Longitudinal Bunch Diagnostics using Coherent Transition Radiation Spectroscopy

TL;DR

This paper thoroughly analyzes transition radiation for electron bunch diagnostics, introduces phase retrieval methods, discusses ambiguities in profile reconstruction, and presents experimental measurements and a numerical wave propagation code.

Contribution

It provides a detailed theoretical and experimental framework for reconstructing electron bunch profiles from coherent transition radiation spectroscopy, including new phase retrieval techniques and a wave propagation simulation tool.

Findings

Spectroscopic measurements yield magnitude but not phase of the form factor.

Two phase retrieval methods are compared: Kramers-Kronig and iterative.

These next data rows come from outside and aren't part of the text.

$ cat src/hdl/pie_defines.vh
// Offsets, field positions, reset values and masks of the peripheral enable banks
`ifndef PIE_DEFINES_VH
`define PIE_DEFINES_VH

// ==================================================
// Register offsets (byte address on the plain port)
// ==================================================
`define PIE_ADDR_W 8
`define PIE_OFF_ENABLE_TWO 8'h00
`define PIE_OFF_ENABLE_THREE 8'h01
`define PIE_OFF_FLAGS_TWO 8'h02
`define PIE_OFF_FLAGS_THREE 8'h03
`define PIE_OFF_STATUS 8'h04

// ==================================================
// Bank two field positions
// ==================================================
`define PIE_OSC_FAIL_BIT 7
`define PIE_COMPARATOR_TWO_BIT 6
`define PIE_COMPARATOR_ONE_BIT 5
`define PIE_NVM_WRITE_DONE_BIT 4
`define PIE_SERIAL_COLLISION_BIT 3
`define PIE_CAPCOMP_TWO_BIT 0

// ==================================================
// Bank three field positions
// ==================================================
`define PIE_CAPCOMP_FOUR_BIT 5
`define PIE_CAPCOMP_THREE_BIT 4
`define PIE_TIMER_SIX_MATCH_BIT 3
`define PIE_TIMER_FOUR_MATCH_BIT 1

// ==================================================
// Status register field positions
// ==================================================
`define PIE_STAT_REQ_BIT 0
`define PIE_STAT_IRQ_BIT 1
`define PIE_STAT_MASTER_BIT 2

// ==================================================
// Implemented bit masks and reset values
// ==================================================
`define PIE_IMPL_TWO_LARGE 8'hF9
`define PIE_IMPL_TWO_SMALL 8'hB9
`define PIE_IMPL_THREE 8'h3A
`define PIE_RESET_ENABLE 8'h00
`define PIE_RESET_FLAGS 8'h00
`define PIE_READ_ZERO 8'h00

`endif

$ cat src/hdl/pie_enable_banks.v
// Peripheral interrupt enable banks two and three with their pending flags
//
// Added by the designer: the register addresses and the strobed register port.
`timescale 1ns/1ps
`default_nettype none
`include "pie_defines.vh"

// ==================================================
// Summary of operation
// ==================================================

module pie_enable_banks #(
   parameter LARGE_VARIANT = 1
) (
   // Clock and reset
   input wire clk_in,
   input wire resetn_in,
   // Register port
   input wire [7:0] addr_in,
   input wire [7:0] wdata_in,
   input wire wr_in,
   input wire rd_in,
   output wire [7:0] rdata_out,
   // Peripheral event pulses, bank two layout
   input wire [7:0] event_two_in,
   // Peripheral event pulses, bank three layout
   input wire [7:0] event_three_in,
   // Master enable from the core interrupt control register
   input wire peripheral_master_irq_en_in,
   // Requests toward the core
   output wire periph_req_out,
   output wire periph_irq_out
);

   // ==================================================
   // Implemented positions
   // ==================================================
   // On the small variant the second comparator does not exist, so its
   // enable and flag collapse to constant zero.
   localparam [7:0] IMPL_TWO = (LARGE_VARIANT != 0) ?
      `PIE_IMPL_TWO_LARGE : `PIE_IMPL_TWO_SMALL;
   localparam [7:0] IMPL_THREE = `PIE_IMPL_THREE;

   // ==================================================
   // State
   // ==================================================
   reg [7:0] enable_two_ff;
   reg [7:0] enable_three_ff;
   reg [7:0] flags_two_ff;
   reg [7:0] flags_three_ff;
   reg [7:0] rdata_ff;

   reg [7:0] nxt_enable_two;
   reg [7:0] nxt_enable_three;
   reg [7:0] nxt_rdata;

   wire [7:0] nxt_flags_two;
   wire [7:0] nxt_flags_three;

   // ==================================================
   // Address decode
   // ==================================================
   wire hit_enable_two;
   wire hit_enable_three;
   wire hit_flags_two;
   wire hit_flags_three;
   wire hit_status;

   assign hit_enable_two = (addr_in == `PIE_OFF_ENABLE_TWO);
   assign hit_enable_three = (addr_in == `PIE_OFF_ENABLE_THREE);
   assign hit_flags_two = (addr_in == `PIE_OFF_FLAGS_TWO);
   assign hit_flags_three = (addr_in == `PIE_OFF_FLAGS_THREE);
   assign hit_status = (addr_in == `PIE_OFF_STATUS);

   wire clr_two_en;
   wire clr_three_en;

   assign clr_two_en = wr_in & hit_flags_two;
   assign clr_three_en = wr_in & hit_flags_three;

   // ==================================================
   // Event and clear masks
   // ==================================================
   // Events on absent positions are dropped here, so a stray strobe
   // from a peripheral that is not fitted can never latch a flag.
   wire [7:0] ev_two_live;
   wire [7:0] ev_three_live;
   wire [7:0] clr_two_mask;
   wire [7:0] clr_three_mask;

   assign ev_two_live = event_two_in & IMPL_TWO;
   assign ev_three_live = event_three_in & IMPL_THREE;
   assign clr_two_mask = {8{clr_two_en}} & wdata_in;
   assign clr_three_mask = {8{clr_three_en}} & wdata_in;

   // ==================================================
   // Enable register write path
   // ==================================================
   always @* begin
      nxt_enable_two = enable_two_ff;
      nxt_enable_three = enable_three_ff;
      // Flag, status and unmapped offsets leave both enables alone;
      // flag clears are handled in the flag cells below.
      if (wr_in && hit_enable_two) begin
         // Only implemented positions take the written value
         nxt_enable_two = wdata_in & IMPL_TWO;
      end else if (wr_in && hit_enable_three) begin
         nxt_enable_three = wdata_in & IMPL_THREE;
      end
   end

   always @(posedge clk_in or negedge resetn_in) begin
      if (!resetn_in) begin
         // Every reset source reaches this one input, so power-on,
         // brown-out and the others all clear the enables alike.
         enable_two_ff <= `PIE_RESET_ENABLE;
         enable_three_ff <= `PIE_RESET_ENABLE;
      end else begin
         enable_two_ff <= nxt_enable_two;
         enable_three_ff <= nxt_enable_three;
      end
   end

   // ==================================================
   // Pending flags, one cell per bit
   // ==================================================
   // A flag is set by its event pulse whatever the enable holds; a
   // write of one clears it, but an event in the same cycle wins so
   // nothing is lost.
   genvar gi;
   generate
      for (gi = 0; gi < 8; gi = gi + 1) begin : g_flag
         assign nxt_flags_two[gi] = ev_two_live[gi] | (flags_two_ff[gi] & ~clr_two_mask[gi]);
         assign nxt_flags_three[gi] = ev_three_live[gi] | (flags_three_ff[gi] & ~clr_three_mask[gi]);
      end
   endgenerate

   always @(posedge clk_in or negedge resetn_in) begin
      if (!resetn_in) begin
         flags_two_ff <= `PIE_RESET_FLAGS;
         flags_three_ff <= `PIE_RESET_FLAGS;
      end else begin
         flags_two_ff <= nxt_flags_two;
         flags_three_ff <= nxt_flags_three;
      end
   end

   // ==================================================
   // Named enable fields
   // ==================================================
   // Each enable by its own name, so the request gating below reads
   // as the register layout does rather than by bit index.
   wire osc_fail_irq_en;
   wire comparator_two_irq_en;
   wire comparator_one_irq_en;
   wire nvm_write_done_irq_en;
   wire serial_collision_irq_en;
   wire capcomp_two_irq_en;
   wire capcomp_four_irq_en;
   wire capcomp_three_irq_en;
   wire timer_six_match_irq_en;
   wire timer_four_match_irq_en;

   assign osc_fail_irq_en = enable_two_ff[`PIE_OSC_FAIL_BIT];
   assign comparator_two_irq_en = enable_two_ff[`PIE_COMPARATOR_TWO_BIT];
   assign comparator_one_irq_en = enable_two_ff[`PIE_COMPARATOR_ONE_BIT];
   assign nvm_write_done_irq_en = enable_two_ff[`PIE_NVM_WRITE_DONE_BIT];
   assign serial_collision_irq_en = enable_two_ff[`PIE_SERIAL_COLLISION_BIT];
   assign capcomp_two_irq_en = enable_two_ff[`PIE_CAPCOMP_TWO_BIT];
   assign capcomp_four_irq_en = enable_three_ff[`PIE_CAPCOMP_FOUR_BIT];
   assign capcomp_three_irq_en = enable_three_ff[`PIE_CAPCOMP_THREE_BIT];
   assign timer_six_match_irq_en = enable_three_ff[`PIE_TIMER_SIX_MATCH_BIT];
   assign timer_four_match_irq_en = enable_three_ff[`PIE_TIMER_FOUR_MATCH_BIT];

   // ==================================================
   // Named pending flags
   // ==================================================
   // Absent positions never latch, so the names need no mask here.
   wire osc_fail_pending;
   wire comparator_two_pending;
   wire comparator_one_pending;
   wire nvm_write_done_pending;
   wire serial_collision_pending;
   wire capcomp_two_pending;
   wire capcomp_four_pending;
   wire capcomp_three_pending;
   wire timer_six_match_pending;
   wire timer_four_match_pending;

   assign osc_fail_pending = flags_two_ff[`PIE_OSC_FAIL_BIT];
   assign comparator_two_pending = flags_two_ff[`PIE_COMPARATOR_TWO_BIT];
   assign comparator_one_pending = flags_two_ff[`PIE_COMPARATOR_ONE_BIT];
   assign nvm_write_done_pending = flags_two_ff[`PIE_NVM_WRITE_DONE_BIT];
   assign serial_collision_pending = flags_two_ff[`PIE_SERIAL_COLLISION_BIT];
   assign capcomp_two_pending = flags_two_ff[`PIE_CAPCOMP_TWO_BIT];
   assign capcomp_four_pending = flags_three_ff[`PIE_CAPCOMP_FOUR_BIT];
   assign capcomp_three_pending = flags_three_ff[`PIE_CAPCOMP_THREE_BIT];
   assign timer_six_match_pending = flags_three_ff[`PIE_TIMER_SIX_MATCH_BIT];
   assign timer_four_match_pending = flags_three_ff[`PIE_TIMER_FOUR_MATCH_BIT];

   // ==================================================
   // Request combining
   // ==================================================
   wire [7:0] gated_two;
   wire [7:0] gated_three;
   wire any_req;
   wire req_two;
   wire req_three;

   // Bank two layout: osc fail 7, comparator two 6, comparator one 5,
   // nvm write done 4, serial collision 3, capture compare two 0.
   assign gated_two[`PIE_OSC_FAIL_BIT] =
      osc_fail_pending & osc_fail_irq_en;
   assign gated_two[`PIE_COMPARATOR_TWO_BIT] =
      comparator_two_pending & comparator_two_irq_en;
   assign gated_two[`PIE_COMPARATOR_ONE_BIT] =
      comparator_one_pending & comparator_one_irq_en;
   assign gated_two[`PIE_NVM_WRITE_DONE_BIT] =
      nvm_write_done_pending & nvm_write_done_irq_en;
   assign gated_two[`PIE_SERIAL_COLLISION_BIT] =
      serial_collision_pending & serial_collision_irq_en;
   assign gated_two[2:1] = 2'h0;
   assign gated_two[`PIE_CAPCOMP_TWO_BIT] =
      capcomp_two_pending & capcomp_two_irq_en;

   // Bank three layout: capture compare four 5 and three 4,
   // timer six match 3, timer four match 1.
   assign gated_three[7:6] = 2'h0;
   assign gated_three[`PIE_CAPCOMP_FOUR_BIT] =
      capcomp_four_pending & capcomp_four_irq_en;
   assign gated_three[`PIE_CAPCOMP_THREE_BIT] =
      capcomp_three_pending & capcomp_three_irq_en;
   assign gated_three[`PIE_TIMER_SIX_MATCH_BIT] =
      timer_six_match_pending & timer_six_match_irq_en;
   assign gated_three[2] = 1'b0;
   assign gated_three[`PIE_TIMER_FOUR_MATCH_BIT] =
      timer_four_match_pending & timer_four_match_irq_en;
   assign gated_three[0] = 1'b0;

   // Per-bank ORs keep the final gate toward the core shallow
   assign req_two = |gated_two;
   assign req_three = |gated_three;
   assign any_req = req_two | req_three;

   // Combinational from flops so the core sees a new flag next cycle
   assign periph_req_out = any_req;
   assign periph_irq_out = any_req & peripheral_master_irq_en_in;

   // ==================================================
   // Read path
   // ==================================================
   wire [7:0] status_word;

   // Status is read-only; it shows the raw request, the gated request
   // and the master enable as the core sees them this cycle.
   assign status_word[7:3] = 5'h00;
   assign status_word[`PIE_STAT_MASTER_BIT] = peripheral_master_irq_en_in;
   assign status_word[`PIE_STAT_IRQ_BIT] = periph_irq_out;
   assign status_word[`PIE_STAT_REQ_BIT] = any_req;

   // Data stand for exactly one cycle after the read strobe and are
   // zero otherwise, which keeps an OR-ed read bus in the core clean.
   always @* begin
      nxt_rdata = `PIE_READ_ZERO;
      if (rd_in) begin
         if (hit_enable_two) begin
            nxt_rdata = enable_two_ff & IMPL_TWO;
         end else if (hit_enable_three) begin
            nxt_rdata = enable_three_ff & IMPL_THREE;
         end else if (hit_flags_two) begin
            nxt_rdata = flags_two_ff;
         end else if (hit_flags_three) begin
            nxt_rdata = flags_three_ff;
         end else if (hit_status) begin
            nxt_rdata = status_word;
         end else begin
            nxt_rdata = `PIE_READ_ZERO;
         end
      end
   end

   always @(posedge clk_in or negedge resetn_in) begin
      if (!resetn_in) begin
         rdata_ff <= `PIE_READ_ZERO;
      end else begin
         rdata_ff <= nxt_rdata;
      end
   end

   assign rdata_out = rdata_ff;

endmodule // pie_enable_banks

`default_nettype wire

$ cat config.mk
export PLATFORM = sky130hd
export DESIGN_NAME = pie_enable_banks
export DESIGN_NICKNAME = d
export VERILOG_FILES = /design/src/hdl/pie_enable_banks.v
export VERILOG_INCLUDE_DIRS = /design/src /design/src/hdl
export SDC_FILE = /design/constraint.sdc
export NUM_CORES = 1
export LEC_CHECK = 0
export ABC_AREA = 0
export BUFFER_PORTS_ARGS = -buffer_cell sky130_fd_sc_hd__buf_2
export CELL_PAD_IN_SITES_DETAIL_PLACEMENT = 0
export CELL_PAD_IN_SITES_GLOBAL_PLACEMENT = 1
export CORE_MARGIN = 2
export CORE_UTILIZATION = 39
export CTS_BUF_LIST = sky130_fd_sc_hd__clkbuf_16
export DETAILED_ROUTE_END_ITERATION = 10
export PLACE_DENSITY_LB_ADDON = 0.1
export SYNTH_ARGS = -nofsm -noshare
export SYNTH_HDL_FRONTEND = slang
export SYNTH_SLANG_ARGS = --single-unit
$ cat constraint.sdc
create_clock -name clk_in -period 1.6 [get_ports clk_in]
set_input_delay 0.24 -clock clk_in [delete_from_list [all_inputs] [get_ports clk_in]]
set_output_delay 0.24 -clock clk_in [all_outputs]
set_load 0.01 [all_outputs]
## After elaboration in Yosys (flattened, before gate mapping)

Cells that the tools add are included.
W data, S select, Z words.

| word-level totals | value |
|---|---|
| register bits after elaboration | 34 |
| bits in latches | 0 |
| bits in writable memories | 0 |
| bits in read-only memories | 0 |
| word-level logic and storage cells | 80 |
| memories | 0 |

| cells by class | value |
|---|---|
| add/subtract/negate cells | 0 |
| $mul | 0 |
| div/mod/pow operators | 0 |
| magnitude comparators | 0 |
| eq/ne operators | 4 |
| shifts and indexed selects | 0 |
| multiplexer cells | 6 |
| bitwise operators | 59 |
| reductions and logical operators | 6 |

Operators with widths:

| operator | count |
|---|---|
| $mux W8 | 5 |
| $and A1 B1 Y1 | 29 |
| $not A1 Y1 | 17 |
| $and A8 B8 Y8 | 2 |
| $eq A8 B2 Y1 const B | 2 |
| $or A1 B1 Y1 | 11 |
| $eq A8 B1 Y1 const B | 1 |
| $eq A8 B3 Y1 const B | 1 |
| $logic_not A8 Y1 | 1 |
| $reduce_or A6 Y1 | 1 |
| $reduce_or A4 Y1 | 1 |
| $mux W3 | 1 |
| $logic_and A1 B1 Y1 | 2 |
| $reduce_and A2 Y1 | 1 |

## Logic depth before layout (Yosys ltp)

| logic depth | value |
|---|---|
| depth after elaboration | 10 |
| gate-level depth with buffers | 6 |
| mapped depth without buffers | 4 |

## Worst setup path before layout

OpenSTA, ideal clock, no wires.

| timing | value |
|---|---|
| path kind | input to register |
| start | input addr_in[5] |
| end | register enable_three_ff[1] |
| library setup time | 125 ps |
| data arrival time | 1556 ps |
| required time | 1475 ps |
| path slack | -81 ps |
| cell stages on the path | 4 |
| path buffers | 0 |
| cell sequence | or4_4 nor3_4 nand3_4 mux2_4 |

| on the way | value |
|---|---|
| longest elaborated chain between the ends | 4 |
| elaborated cells between the ends (all ways) | 6 |
| classes of those cells | eq/ne: 1; bitwise: 1; reduce/logical: 4 |

RTL lines:

| what | RTL line | RTL |
|---|---|---|
| start, declared | pie_enable_banks.v:19 | `input wire [7:0] addr_in,` |
| $logic_not A8 Y1 (no line) | n/a |  |
| $logic_and A1 B1 Y1 | pie_enable_banks.v:104 | `if (wr_in && hit_enable_two) begin` |
| $not A1 Y1 (no line) | n/a |  |
| $reduce_and A2 Y1 (no line) (*) | n/a |  |
| end signal, assigned | pie_enable_banks.v:117 | `` enable_three_ff <= `PIE_RESET_ENABLE; `` |
| end signal, assigned | pie_enable_banks.v:120 | `enable_three_ff <= nxt_enable_three;` |
| end, declared | pie_enable_banks.v:48 | `reg [7:0] enable_three_ff;` |

Every way passes the cells marked *; elsewhere a longest branch is shown, timed or not.
A chain may end at the register's enable or synchronous reset.

## Final worst setup path

| timing | value |
|---|---|
| start | register flags_three_ff[4] |
| end | output periph_irq_out |

| on the way | value |
|---|---|
| longest elaborated chain between the ends | 4 |

RTL lines:

| what | RTL line | RTL |
|---|---|---|
| start, declared | pie_enable_banks.v:50 | `reg [7:0] flags_three_ff;` |
| start signal, assigned | pie_enable_banks.v:141 | `` flags_three_ff <= `PIE_RESET_FLAGS; `` |
| start signal, assigned | pie_enable_banks.v:144 | `flags_three_ff <= nxt_flags_three;` |
| $and A1 B1 Y1 | pie_enable_banks.v:232 | `capcomp_three_pending & capcomp_three_irq_en;` |
| $reduce_or A4 Y1 | pie_enable_banks.v:242 | `assign req_three = \|gated_three;` |
| $or A1 B1 Y1 | pie_enable_banks.v:243 | `assign any_req = req_two \| req_three;` |
| $and A1 B1 Y1 | pie_enable_banks.v:247 | `assign periph_irq_out = any_req & peripheral_master_irq_en_in;` |
| end, declared | pie_enable_banks.v:32 | `output wire periph_irq_out` |

No other way between the ends.

==> impl_results.md <==
- Status: finished with violations
- Failing checks: negative hold slack, negative setup slack
- Post-DP HPWL: between 3 and 4 mm
- Area leader, netlist: dfrtp_1
- Post-Layout Cell Count: around 260
- GPL Wtd Cong: between 0.8 and 0.9
- CP Cell Sequence: a22oi_2 -> nand3_2 -> or2_4 -> and2_4 -> buf_6
- Post-Synthesis Cells: approximately 130
- Drt drc: 0
- DR vias/cell: roughly 5.0
- Area Overhead vs Synth: 43.8%
- Setup Viol. Count Final: 4
- Final Hold Fails: 9
- Switching share of power: 0.227
- Max cap viols: 0
- Distinct cells, synth: 33
- Mapped Area: around 1600 um^2
- Pwr dens: approximately 900 nW/um^2
- Dpl cells: 245
- N_diodes: 0
- Synth warnings: 0
- Async SR Flop Fraction: 1.00
- Die area: approximately 4700 um^2
- Vias in the first global route: ~1300
- H-tree depth: 2
- Synthesized area per cell: 12.2 um^2
- Unrepaired setup endpoints after global routing: yes
- CTS clk-pin slew, worst paths: 0.05 ns
- Iteration-0 DRC Markers: 32
- Clock Power Share: 0.427
- CTS root buf: clkbuf_16
- Max Clk Rate: about 570 MHz
- CP top delay family: simple AND/OR/NAND/NOR gates
- CTS sink cnt: 34
- Critical path fanouts, max: 2
- Layout cells sized above 1: 0.542
- TritonCTS Buffers: 5
- Clock tree from TritonCTS: built
- Post-synth EDFFs: 0
- TNS Setup: -0.343 ns
- Peak supply drop: around 630 uV
- Main flop type after synthesis: dfrtp_1
- Worst Tran Pin Value: between 0.4 and 0.5 ns
- Final min period: 1.75 ns
- Worst setup EP type: output pin
- Hold Slack: -0.00771 ns
- Final core utilization: 0.579
- Reg power frac: 0.433
- Worst r2r path cells: 9
- Seq/Total Area, Yosys: 0.528
- Syn_nets: roughly 170
- NetSw: around 0.00047 W
- IO Port Bufs: 40
- Initial Util: 0.403
- Worst path bufs/invs: 1
- DR pass1 iterations: 4
- # fillers: 350
- Worst clock skew: 0.00489 ns
- Largest net degree at the start of global routing: 35
- Nets: 250
- Combinational power share: 0.140
- Die width: approximately 68 um
- Worst path depth: 5
- Antenna viol nets, final: 0
- CTS Buffer Depth: 2
- Fin crit share: 1.09
- CP Data Required Time: 1.36 ns
- Top cell type's share of synthesized area: 0.528
- Synth cell count leaders: dfrtp_1, nand2_1, a21o_1, mux2_2, a22oi_1
- Flops & latches, synth: 34
- GRT overflow: 0
- Relative slew slack: 0.716
- Setup ws final: -0.147 ns
- Fin. max-slew vios: 0
- Leakage: approximately 1.1 nW
- Total Routed Length: ~4.2 mm
- Total Power: approximately 0.0020 W
- Crit path launch type: flip-flop
- Slowest cell delay on critical path: ~0.4 ns
- Count leader, synth: dfrtp_1
- DR WL/cell: 15.9 um
- Critical setup path kind: flip-flop to output pin
- Top cells by area, synth: dfrtp_1, mux2_2, a21o_1
- Rows: 23
- Hold Path Class: input port to asynchronous set/reset pin
- Slowest CP cell: dfrtp_1
- I/O Pins: 47
- Crit path DAT: around 1.5 ns
- Initial antenna violation count: 0
- Core box area: 4000 um^2
- Clk_lat worst skew: ~0.27 ns
- Total GRT Usage: 0.203
- Chip height: between 60 and 70 um
- Internal power: roughly 0.0016 W
- Total number of vias: 1310
- First-pass GRT wire length: 6.65 mm
==> through the flow <==
step	area, um^2	worst slack (ns)
2_1_floorplan	1610	-0.0805
3_3_place_gp	2060	-0.167
3_5_place_dp	2060	-0.213
4_1_cts	2290	-0.137
5_1_grt	2320	-0.192
6_report	2320	-0.147
==> cell usage in the layout (no fill, tap or decap), types with 2 or more instances in the layout <==
cell,instances
buf_4,37
and2_1,2
nor2b_1,2
o22ai_1,2
mux2_2,8
nor4_4,2
a21boi_0,5
nor2_1,3
mux2i_1,4
a22oi_2,4
clkbuf_16,5
a21o_1,10
inv_1,5
buf_2,39
a22oi_1,3
a21oi_1,3
a221oi_2,2
mux2_4,4
o211ai_1,2
nand3_2,2
nand2_1,15
dfrtp_1,34
a211oi_1,2
o21ai_0,2
==> area by class of cell <==
type                       count  area, um^2  share of cell area
multi-input combinational     90         771               0.333
inverter                       5        18.8             0.00810
timing repair buffer          77         484               0.209
clock inverter                 1        3.75             0.00162
clock buffer                   5         125              0.0540
tap                           50        62.6              0.0270
sequential                    34         851               0.367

Experimental bunch profiles agree with spectroscopic reconstructions.

Abstract

The generation and properties of transition radiation (TR) are thoroughly treated. The spectral energy density, as described by the Ginzburg-Frank formula, is computed analytically, and the modifications caused by the finite size of the TR screen and by near-field diffraction effects are carefully analyzed. The principles of electron bunch shape reconstruction using coherent transition radiation are outlined. Spectroscopic measure- ments yield only the magnitude of the longitudinal form factor but not its phase. Two phase retrieval methods are investigated and illustrated with model calculations: analytic phase computation by means of the Kramers- Kronig dispersion relation, and iterative phase retrieval. Particular attention is paid to the ambiguities which are unavoidable in the reconstruction of longitudinal charge density profiles from spectroscopic data. The origin of these ambiguities has been identified and a thorough mathematical analysis is presented. The experimental part of the paper comprises a description of our multichannel infrared and THz spectrometer and a selection of measurements at FLASH, comparing the bunch profiles derived from spectroscopic data with those determined with a transversely deflecting microwave structure. A rigorous derivation of the Kramers-Kronig phase formula is presented in Appendix A. Numerous analytic model calculations can be found in Appendix B. The differences between normal and truncated Gaussians are discussed in Appendix C. Finally, Appendix D contains a short description of the propagation of an electromagnetic wave front by two-dimensional fast Fourier transformation. This is the basis of a powerful numerical Mathematica code THzTransport, which permits the propagation of electromagnetic wave fronts through a beam line consisting of drift spaces, lenses, mirrors and apertures.